Rome:le labyrinthe de la paix.

publié le 01/04/2007 par Jean-Paul Mari

Les dirigeants des partis les plus importants de l’opposition algérienne se sont mis d’accord, dans la capitale italienne, sur une plate-forme commune. Ce n’est pas encore la paix, mais c’est le début d’un espoir

Ils sont tous là, ou presque. Ceux de la vieille génération d’abord.

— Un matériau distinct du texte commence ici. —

==> src/dbsr_pkg.sv <==
// Package for the door bus slave responder: codes, constants and the reply CRC step.
`default_nettype none
package dbsr_pkg;

  // Input command codes
  typedef enum logic [1:0] {
    CMD_FRAME      = 2'd0,
    CMD_SET_ACTION = 2'd1,
    CMD_CLEAR      = 2'd2
  } cmd_t;

  // Configuration register indexes
  typedef enum logic [2:0] {
    CFG_MASTER_ADDR  = 3'd0,
    CFG_OWN_ADDR     = 3'd1,
    CFG_BCAST_ADDR   = 3'd2,
    CFG_SCAN_CMD     = 3'd3,
    CFG_STREQ_CMD    = 3'd4,
    CFG_STRSP_CMD    = 3'd5,
    CFG_DEVICE_TYPE  = 3'd6,
    CFG_CRC_SEED     = 3'd7
  } cfg_idx_t;

  typedef logic [7:0] byte_t;

  localparam logic [3:0] BROADCAST_LEN = 4'd2;
  localparam logic [3:0] REQUEST_LEN   = 4'd1;
  localparam byte_t      IDLE_CODE     = 8'h00;
  localparam byte_t      CRC_POLY      = 8'h07;
  localparam logic [3:0] SCAN_TAG      = 4'h2;
  localparam logic [3:0] STATUS_TAG    = 4'h3;
  localparam byte_t      ACTION_TRAIL  = 8'h10;

  // Reply sizes in bytes (CRC included)
  localparam int unsigned SCAN_BYTES   = 5;
  localparam int unsigned STATUS_BYTES = 6;
  localparam int unsigned MAX_BYTES    = 6;
  localparam int unsigned IDX_W        = $clog2(MAX_BYTES);

  // Reset values of the configuration registers
  localparam byte_t RST_MASTER_ADDR = 8'd0;
  localparam byte_t RST_OWN_ADDR    = 8'd40;
  localparam byte_t RST_BCAST_ADDR  = 8'd0;
  localparam byte_t RST_SCAN_CMD    = 8'd1;
  localparam byte_t RST_STREQ_CMD   = 8'd32;
  localparam byte_t RST_STRSP_CMD   = 8'd41;
  localparam byte_t RST_DEVICE_TYPE = 8'd20;
  localparam byte_t RST_CRC_SEED    = 8'd243;

  // One byte through the CRC-8 register, MSB first
  function automatic byte_t crc8_byte(input byte_t crc_in, input byte_t data);
    byte_t c;
    c = crc_in ^ data;
    for (int b = 0; b < 8; b++) begin
      if (c[7]) begin
        c = {c[6:0], 1'b0} ^ CRC_POLY;
      end else begin
        c = {c[6:0], 1'b0};
      end
    end
    return c;
  endfunction

endpackage
`default_nettype wire

==> src/door_bus_slave_responder.sv <==
// Top level of the door bus slave responder: frame decode, state and reply serializer.
// An input item is registered, decoded in the cycle it leaves the input register and
// loaded into the reply serializer, which emits one result per cycle while out_stall is
// low: one item with tx_valid low for inputs that cause no reply, five for a scan reply and
// six for a status reply. The CRC is accumulated one byte per transfer as the reply goes out.
// A new item is taken every cycle while replies are one item long and out_stall is low;
// otherwise a new input waits in the input register until the serializer has sent the last
// result of the reply before. The status outputs show the state after the item being emitted.
`default_nettype none
module door_bus_slave_responder (
  input  wire logic               clk,
  input  wire logic               rst_n,
  // configuration write port
  input  wire logic               cfg_wr_en,
  input  wire logic [2:0]         cfg_index,
  input  wire logic [7:0]         cfg_wdata,
  // input channel
  input  wire logic               in_valid,
  output      logic               in_stall,
  input  wire logic [1:0]         in_command,
  input  wire logic [3:0]         in_frame_len,
  input  wire logic [7:0]         in_rx_byte0,
  input  wire logic [7:0]         in_rx_byte1,
  input  wire logic [7:0]         in_rx_byte2,
  input  wire logic [7:0]         in_rx_byte3,
  input  wire logic [7:0]         in_rx_byte4,
  input  wire logic [7:0]         in_action_code,
  input  wire logic               in_action_is_stop,
  input  wire logic [2:0]         in_clear_mask,
  // result channel
  output      logic               out_valid,
  input  wire logic               out_stall,
  output      logic [7:0]         out_tx_byte,
  output      logic               out_tx_valid,
  output      logic               out_last,
  output      logic [7:0]         out_door_status,
  output      logic               out_connected_flag,
  output      logic               out_scanning_flag,
  output      logic               out_broadcast_seen
);
  import dbsr_pkg::*;

  // configuration registers
  byte_t master_addr_r, own_addr_r, bcast_addr_r, scan_cmd_r;
  byte_t streq_cmd_r, strsp_cmd_r, device_type_r, crc_seed_r;

  // input register
  logic       s1_valid_r;
  cmd_t       s1_cmd_r;
  logic [3:0] s1_len_r;
  byte_t      s1_b0_r, s1_b1_r, s1_b2_r, s1_act_r;
  logic       s1_stop_r;
  logic [2:0] s1_mask_r;

  // block state
  byte_t door_status_r, door_status_nxt;
  byte_t pend_act_r, pend_act_nxt;
  logic  pend_stop_r, pend_stop_nxt;
  logic  connected_r, connected_nxt;
  logic  scanning_r, scanning_nxt;
  logic  bcast_r, bcast_nxt;

  // reply serializer
  logic             s2_valid_r;
  byte_t            tx_r [MAX_BYTES];
  byte_t            tx_nxt [MAX_BYTES];
  logic [IDX_W-1:0] idx_r;
  logic [IDX_W-1:0] num_r, num_nxt;
  logic             has_reply_r, has_reply_nxt;
  byte_t            crc_r;

  logic out_xfer, s2_free, s1_adv, in_xfer, is_last;

  assign is_last  = (idx_r == num_r - IDX_W'(1));
  assign out_xfer = s2_valid_r && !out_stall;
  assign s2_free  = !s2_valid_r || (out_xfer && is_last);
  assign s1_adv   = s1_valid_r && s2_free;
  assign in_stall = s1_valid_r && !s2_free;
  assign in_xfer  = in_valid && !in_stall;

  // configuration writes
  always_ff @(posedge clk) begin
    if (!rst_n) begin
      master_addr_r <= RST_MASTER_ADDR;
      own_addr_r    <= RST_OWN_ADDR;
      bcast_addr_r  <= RST_BCAST_ADDR;
      scan_cmd_r    <= RST_SCAN_CMD;
      streq_cmd_r   <= RST_STREQ_CMD;
      strsp_cmd_r   <= RST_STRSP_CMD;
      device_type_r <= RST_DEVICE_TYPE;
      crc_seed_r    <= RST_CRC_SEED;
    end else if (cfg_wr_en) begin
      case (cfg_idx_t'(cfg_index))
        CFG_MASTER_ADDR: master_addr_r <= cfg_wdata;
        CFG_OWN_ADDR:    own_addr_r    <= cfg_wdata;
        CFG_BCAST_ADDR:  bcast_addr_r  <= cfg_wdata;
        CFG_SCAN_CMD:    scan_cmd_r    <= cfg_wdata;
        CFG_STREQ_CMD:   streq_cmd_r   <= cfg_wdata;
        CFG_STRSP_CMD:   strsp_cmd_r   <= cfg_wdata;
        CFG_DEVICE_TYPE: device_type_r <= cfg_wdata;
        CFG_CRC_SEED:    crc_seed_r    <= cfg_wdata;
        default: ;
      endcase
    end
  end

  // input register control
  always_ff @(posedge clk) begin
    if (!rst_n) begin
      s1_valid_r <= 1'b0;
    end else if (in_xfer) begin
      s1_valid_r <= 1'b1;
    end else if (s1_adv) begin
      s1_valid_r <= 1'b0;
    end
  end

  // input register payload
  always_ff @(posedge clk) begin
    if (in_xfer) begin
      s1_cmd_r  <= cmd_t'(in_command);
      s1_len_r  <= in_frame_len;
      s1_b0_r   <= in_rx_byte0;
      s1_b1_r   <= in_rx_byte1;
      s1_b2_r   <= in_rx_byte2;
      s1_act_r  <= in_action_code;
      s1_stop_r <= in_action_is_stop;
      s1_mask_r <= in_clear_mask;
    end
  end

  // decode: reply bytes and next state for the item in the input register
  logic [3:0] len_nib, cnt_nib;
  logic       len_ok, is_query, is_scan, is_streq, is_bcast;

  always_comb begin
    len_nib  = s1_b1_r[3:0];
    cnt_nib  = s1_b1_r[7:4] + 4'd1;
    len_ok   = (s1_len_r == 4'd4) || (s1_len_r == 4'd5);
    is_query = (s1_cmd_r == CMD_FRAME) && len_ok && (s1_b0_r == own_addr_r);
    is_scan  = is_query && (s1_len_r == 4'd5) && (len_nib == BROADCAST_LEN)
               && (s1_b2_r == scan_cmd_r);
    is_streq = is_query && (s1_len_r == 4'd4) && (len_nib == REQUEST_LEN)
               && (s1_b2_r == streq_cmd_r);
    is_bcast = (s1_cmd_r == CMD_FRAME) && !is_query && (s1_len_r == 4'd5)
               && (s1_b0_r == bcast_addr_r) && (len_nib == BROADCAST_LEN);

    door_status_nxt = door_status_r;
    pend_act_nxt    = pend_act_r;
    pend_stop_nxt   = pend_stop_r;
    connected_nxt   = connected_r;
    scanning_nxt    = scanning_r;
    bcast_nxt       = bcast_r;
    for (int i = 0; i < MAX_BYTES; i++) begin
      tx_nxt[i] = '0;
    end
    num_nxt       = IDX_W'(1);
    has_reply_nxt = 1'b0;

    case (s1_cmd_r)
      CMD_SET_ACTION: begin
        pend_act_nxt  = s1_act_r;
        pend_stop_nxt = s1_stop_r;
      end
      CMD_CLEAR: begin
        if (s1_mask_r[0]) bcast_nxt     = 1'b0;
        if (s1_mask_r[1]) connected_nxt = 1'b0;
        if (s1_mask_r[2]) scanning_nxt  = 1'b0;
      end
      CMD_FRAME: begin
        if (is_scan) begin
          tx_nxt[0]     = master_addr_r;
          tx_nxt[1]     = {cnt_nib, SCAN_TAG};
          tx_nxt[2]     = device_type_r;
          tx_nxt[3]     = own_addr_r;
          num_nxt       = IDX_W'(SCAN_BYTES);
          has_reply_nxt = 1'b1;
          scanning_nxt  = 1'b1;
        end else if (is_streq) begin
          tx_nxt[0]     = master_addr_r;
          tx_nxt[1]     = {cnt_nib, STATUS_TAG};
          tx_nxt[2]     = strsp_cmd_r;
          tx_nxt[3]     = pend_stop_r ? 8'h00 : pend_act_r;
          tx_nxt[4]     = pend_stop_r ? 8'h00 : ACTION_TRAIL;
          num_nxt       = IDX_W'(STATUS_BYTES);
          has_reply_nxt = 1'b1;
          pend_act_nxt  = IDLE_CODE;
          pend_stop_nxt = 1'b0;
          connected_nxt = 1'b1;
        end else if (is_bcast) begin
          door_status_nxt = s1_b2_r;
          bcast_nxt       = 1'b1;
        end
      end
      default: ;
    endcase
  end

  // block state, updated as an item moves into the serializer
  always_ff @(posedge clk) begin
    if (!rst_n) begin
      door_status_r <= '0;
      pend_act_r    <= IDLE_CODE;
      pend_stop_r   <= 1'b0;
      connected_r   <= 1'b0;
      scanning_r    <= 1'b0;
      bcast_r       <= 1'b0;
    end else if (s1_adv) begin
      door_status_r <= door_status_nxt;
      pend_act_r    <= pend_act_nxt;
      pend_stop_r   <= pend_stop_nxt;
      connected_r   <= connected_nxt;
      scanning_r    <= scanning_nxt;
      bcast_r       <= bcast_nxt;
    end
  end

  // serializer control
  always_ff @(posedge clk) begin
    if (!rst_n) begin
      s2_valid_r <= 1'b0;
      idx_r      <= '0;
    end else if (s1_adv) begin
      s2_valid_r <= 1'b1;
      idx_r      <= '0;
    end else if (out_xfer) begin
      if (is_last) begin
        s2_valid_r <= 1'b0;
      end else begin
        idx_r <= idx_r + IDX_W'(1);
      end
    end
  end

  // serializer payload and running CRC
  always_ff @(posedge clk) begin
    if (s1_adv) begin
      for (int i = 0; i < MAX_BYTES; i++) begin
        tx_r[i] <= tx_nxt[i];
      end
      num_r       <= num_nxt;
      has_reply_r <= has_reply_nxt;
      crc_r       <= crc_seed_r;
    end else if (out_xfer && !is_last) begin
      crc_r <= crc8_byte(crc_r, tx_r[idx_r]);
    end
  end

  // result outputs
  assign out_valid          = s2_valid_r;
  assign out_tx_valid       = has_reply_r;
  assign out_last           = is_last;
  assign out_tx_byte        = !has_reply_r ? 8'h00 : (is_last ? crc_r : tx_r[idx_r]);
  assign out_door_status    = door_status_r;
  assign out_connected_flag = connected_r;
  assign out_scanning_flag  = scanning_r;
  assign out_broadcast_seen = bcast_r;

endmodule
`default_nettype wire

Abdelhamid Mehri, farouche nationaliste, chantre de l’arabisation, secrétaire général du FLN, ex-parti du pouvoir entré depuis trois ans en cure d’opposition; Hocine Aït Ahmed, leader du FFS, lui-même cofondateur du FLN des origines, profondément arraché à la démocratie, entré très vite en dissidence, arrêté, condamné à mort par le président alors au pouvoir : Ben Bella. Il est là, lui aussi, solide malgré ses 78 ans, dont quinze passés dans les prisons de son successeur, Houari Boumediene. Et Abdennour Ali Yahia, président de la Ligue des Droits de l’Homme, vieillard à l’apparence timide qui cache une volonté en acier trempé, capable de grande courtoisie et de terribles colères, un irréductible du barreau qui a successivement défendu les berbéristes, les communistes et les islamistes. Tout un pan de l’histoire d’une Algérie révoltée, indépendante et toujours déchirée. A côté d’eux, la nouvelle génération. Anouar Haddam, responsable islamiste installé à Washington, physicien, bourru, difficile à cerner, qui souffle le chaud et le froid, promu chef de la délégation du FIS pour remplacer Rabah Kébir, bloqué en Allemagne par les autorités. Et Louisa Hannoun, porte-parole du petit Parti des Travailleurs mais forte personnalité, une femme grave, aux yeux très noirs, opposée au FIS, qui pourtant la respecte et dont Ali Benhadj a dit qu’«elle était le seul homme politique courageux d’Algérie».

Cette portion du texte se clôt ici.